尚、ケース22における異常判定処理を、第1の実施形態で説明したケース2または第2の実施形態で説明したケース12のようにしてもよい。同様に、ケース4における異常判定処理を、第1の実施形態で説明したケース4または第2の実施形態で説明したケース14のようにしてもよい。
以上が本実施形態における異常判定処理で行われる内容の一例である。ただし、異常判定処理の方法として、以上の方法以外の方法を採用してもよい。すなわち、ロボット101の把持力が、対象物106の把持に必要な値以上であるか否かと、対象物106および周辺物107を破損しない範囲の値以下であるか否かを判定できる方法であれば他の方法を採用してもよい。また、対象物106および周辺物107の位置および姿勢の変化を見られる方法であれば、他の方法を採用してもよい。
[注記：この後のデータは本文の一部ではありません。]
==> inputs of violet <==
==> flow/design.v (excerpt) <==
module S_AXI_LITE#(
		parameter integer S_AXI_LITE_SIZE = 5,
		parameter integer S_AXI_DATA_SIZE = 32 
		)(
		input S_AXI_ACLK,
		input S_AXI_ARESETN,
        input  [ 31 : 0] S_AXI_LITE_ARADDR,
        output S_AXI_LITE_ARREADY,
        input  S_AXI_LITE_ARVALID,
        output S_AXI_LITE_RVALID,
        input  S_AXI_LITE_RREADY,
        output [S_AXI_DATA_SIZE - 1: 0] S_AXI_LITE_RDATA,
        input  [ 31 : 0] S_AXI_LITE_AWADDR,
        output S_AXI_LITE_AWREADY,
        input  S_AXI_LITE_AWVALID,
        input  S_AXI_LITE_WVALID,
        output S_AXI_LITE_WREADY,
        input  [S_AXI_DATA_SIZE - 1: 0] S_AXI_LITE_WDATA,
        output S_AXI_LITE_BVALID,
        input S_AXI_LITE_BREADY
		);
		reg [S_AXI_DATA_SIZE - 1: 0] axi_reg0;
		reg [S_AXI_DATA_SIZE - 1: 0] axi_reg1;
		reg [S_AXI_DATA_SIZE - 1: 0] axi_reg2;
		reg [S_AXI_DATA_SIZE - 1: 0] axi_reg3;
		reg [S_AXI_DATA_SIZE - 1: 0] axi_reg4;
		reg [S_AXI_DATA_SIZE - 1: 0] axi_reg5;
        reg [ 31 : 0] axi_araddr ;
        reg [ 31 : 0] axi_awaddr ;
        reg [S_AXI_DATA_SIZE - 1: 0] axi_wdata;
        reg [S_AXI_DATA_SIZE - 1: 0] axi_rdata;
        reg awready;
        reg wready;
        reg awlatch;
        reg bvalid;
        reg axi_wen;
        reg axi_wack;
        reg arready;
        reg rvalid;
        reg axi_rvalid;
        assign S_AXI_LITE_AWREADY = awready;
        assign S_AXI_LITE_WREADY  = wready;
        assign S_AXI_LITE_BVALID = bvalid;
        assign S_AXI_LITE_ARREADY = arready;
        assign S_AXI_LITE_RVALID = axi_rvalid;
        assign S_AXI_LITE_RDATA = axi_rdata;
        always@(posedge S_AXI_ACLK)
          if(S_AXI_ARESETN == 'b0)
            bvalid <= 0;
          else if(S_AXI_LITE_BREADY && ~bvalid)
            bvalid <= 'b1;
          else
            bvalid <= 'b0;
        always@(posedge S_AXI_ACLK)
          if(S_AXI_ARESETN == 'b0)
  ...
make LEC_CHECK=0 CAP_MARGIN=5 CELL_PAD_IN_SITES_GLOBAL_PLACEMENT=0 CORE_MARGIN=2 CORE_UTILIZATION=70 CTS_CLUSTER_DIAMETER=257 CTS_CLUSTER_SIZE=14 GPL_TIMING_DRIVEN=1 MAX_ROUTING_LAYER=met4 MIN_ROUTING_LAYER=met1 PLACE_DENSITY=0.8 SETUP_SLACK_MARGIN=0.5 SLEW_MARGIN=20 TNS_END_PERCENT=100 finish   # period 1.93 ns
run.sh (not shown) runs the stock make flow with config.mk's settings and CLKGATE_MAP_FILE=.
==> cedar: changes against violet <==
Settings changed: CAP_MARGIN 5 to 20, CELL_PAD_IN_SITES_GLOBAL_PLACEMENT 0 to 3, CORE_MARGIN 2 to 10, CORE_UTILIZATION 70 to 40, CTS_CLUSTER_DIAMETER 257 to 398, CTS_CLUSTER_SIZE 14 to not set, GPL_TIMING_DRIVEN 1 to not set, HOLD_SLACK_MARGIN set to 0.03, MIN_ROUTING_LAYER met1 to not set, PLACE_DENSITY 0.8 to not set, SETUP_SLACK_MARGIN 0.5 to not set, TNS_END_PERCENT 100 to 85.
==> flow/constraint.sdc (replaced) <==
create_clock -name core_clock -period 4.0 [get_ports {S_AXI_ACLK}]
set_input_delay 0.8000 -clock core_clock [delete_from_list [all_inputs] [get_ports {S_AXI_ACLK}]]
set_output_delay 0.8000 -clock core_clock [all_outputs]
set_load 0.01 [all_outputs]
==> raven: changes against violet <==
Settings changed: CAP_MARGIN 5 to 10, CELL_PAD_IN_SITES_DETAIL_PLACEMENT set to 0, CELL_PAD_IN_SITES_GLOBAL_PLACEMENT 0 to not set, CORE_ASPECT_RATIO set to 1.66, CORE_UTILIZATION 70 to 42, CTS_CLUSTER_DIAMETER 257 to not set, CTS_CLUSTER_SIZE 14 to 85, GPL_TIMING_DRIVEN 1 to not set, MAX_ROUTING_LAYER met4 to met5, MIN_ROUTING_LAYER met1 to not set, PLACE_DENSITY 0.8 to not set, SETUP_SLACK_MARGIN 0.5 to not set, SLEW_MARGIN 20 to 40, TNS_END_PERCENT 100 to not set.
==> flow/constraint.sdc (replaced) <==
create_clock -name core_clock -period 1.63 [get_ports {S_AXI_ACLK}]
set_input_delay 0.3260 -clock core_clock [delete_from_list [all_inputs] [get_ports {S_AXI_ACLK}]]
set_output_delay 0.3260 -clock core_clock [all_outputs]
set_load 0.01 [all_outputs]
==> reports/results.ini <==
[placement]
pre_cts_slack_ns=0.140
place_inst=1618
gp_congestion=0.848
dpl.hpwl_um=18600
post_dp_cell_area_um2=12500
numPortBuffers=85

[die]
dieArea_um2=17000
coreArea_um2=15800
core.rowCount=46
fp_util_pct=71.0

[clock_network]
cts_buffers=23
postCtsSetupBuffers=21
ctsResizeCount=301

[outcome]
status=stopped before the end
lastStage=5_1_grt

[yosys]
synth_area_leader_cell=dfxtp_1

That was violet.
`timescale 1ns / 1ps
module apb_slave#(
    parameter addr_width = 5,
    parameter data_width = 16
)(
    input  logic pclk,
    input  logic preset_n,
    input  logic pselx,
    input  logic penable,
    input  logic pwrite,
    input  logic [addr_width - 1 : 0] paddr,
    input  logic [data_width - 1 : 0] pwdata,
    output logic [data_width - 1 : 0] apb_spwdata,
    output logic [data_width - 1 : 0] prdata,
    output logic pready
);
    logic [data_width-1:0] mem [0:2**addr_width]; 
    typedef enum logic [1:0] {
        IDLE = 2'b00,
        SETUP = 2'b01,
        ACCESS = 2'b10
    } state_t;
    state_t present_state, next_state;
    always_ff @(posedge pclk or negedge preset_n) begin
        if (!preset_n)
            present_state <= IDLE;
        else
            present_state <= next_state;
    end 
    always_comb begin
        case (present_state)
            IDLE: begin
                if (pselx && !penable)  
                    next_state = SETUP;
                else
                    next_state = IDLE;
            end
            SETUP: begin
                if (pselx && penable)  
                    next_state = ACCESS;
                else
                    next_state = IDLE;
            end
            ACCESS: begin
                if (!pselx)  
                    next_state = IDLE;
                else
                    next_state = SETUP;  
            end
            default: next_state = IDLE;
        endcase
    end
    always_ff @(posedge pclk or negedge preset_n) begin
        if (!preset_n)
            pready <= 1'b0;
        else if (present_state == ACCESS)
            pready <= 1'b1;
        else
            pready <= 1'b0;
    end
    always_ff @(posedge pclk) begin
       if (pready && pwrite) begin
            mem[paddr] <= pwdata;
            apb_spwdata <= pwdata;
        end
    end
    always_ff @(posedge pclk) begin
        if (pready && !pwrite)
            prdata <= mem[paddr];
    end
endmodule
以上のように、対象物106を把持している把持接触部の力覚情報(力およびトルク)を計測することによっても、マニピュレーション中のロボット101の動作が異常であるか否かを正確に判定することができる。すなわち、本実施形態でも、第1の実施形態で説明した効果と同じ効果が得られる。
(第4の実施形態)
次に、第4の実施形態を説明する。第1〜第3の実施形態では、対象物106の剛性を考慮しない場合を例に挙げて説明した。これに対し、本実施形態では、対象物106の剛性を考慮して操作位置を決定することにより、ロボット101の動作の異常をより早く正確に検知することを可能とする。このように本実施形態と第1〜第3の実施形態は、対象物106の剛性を考慮する点が主として異なる。したがって、本実施形態の説明において、第1〜第3の実施形態と同一の部分については、図1〜図19に付した符号と同一の符号を付すなどして詳細な説明を省略する。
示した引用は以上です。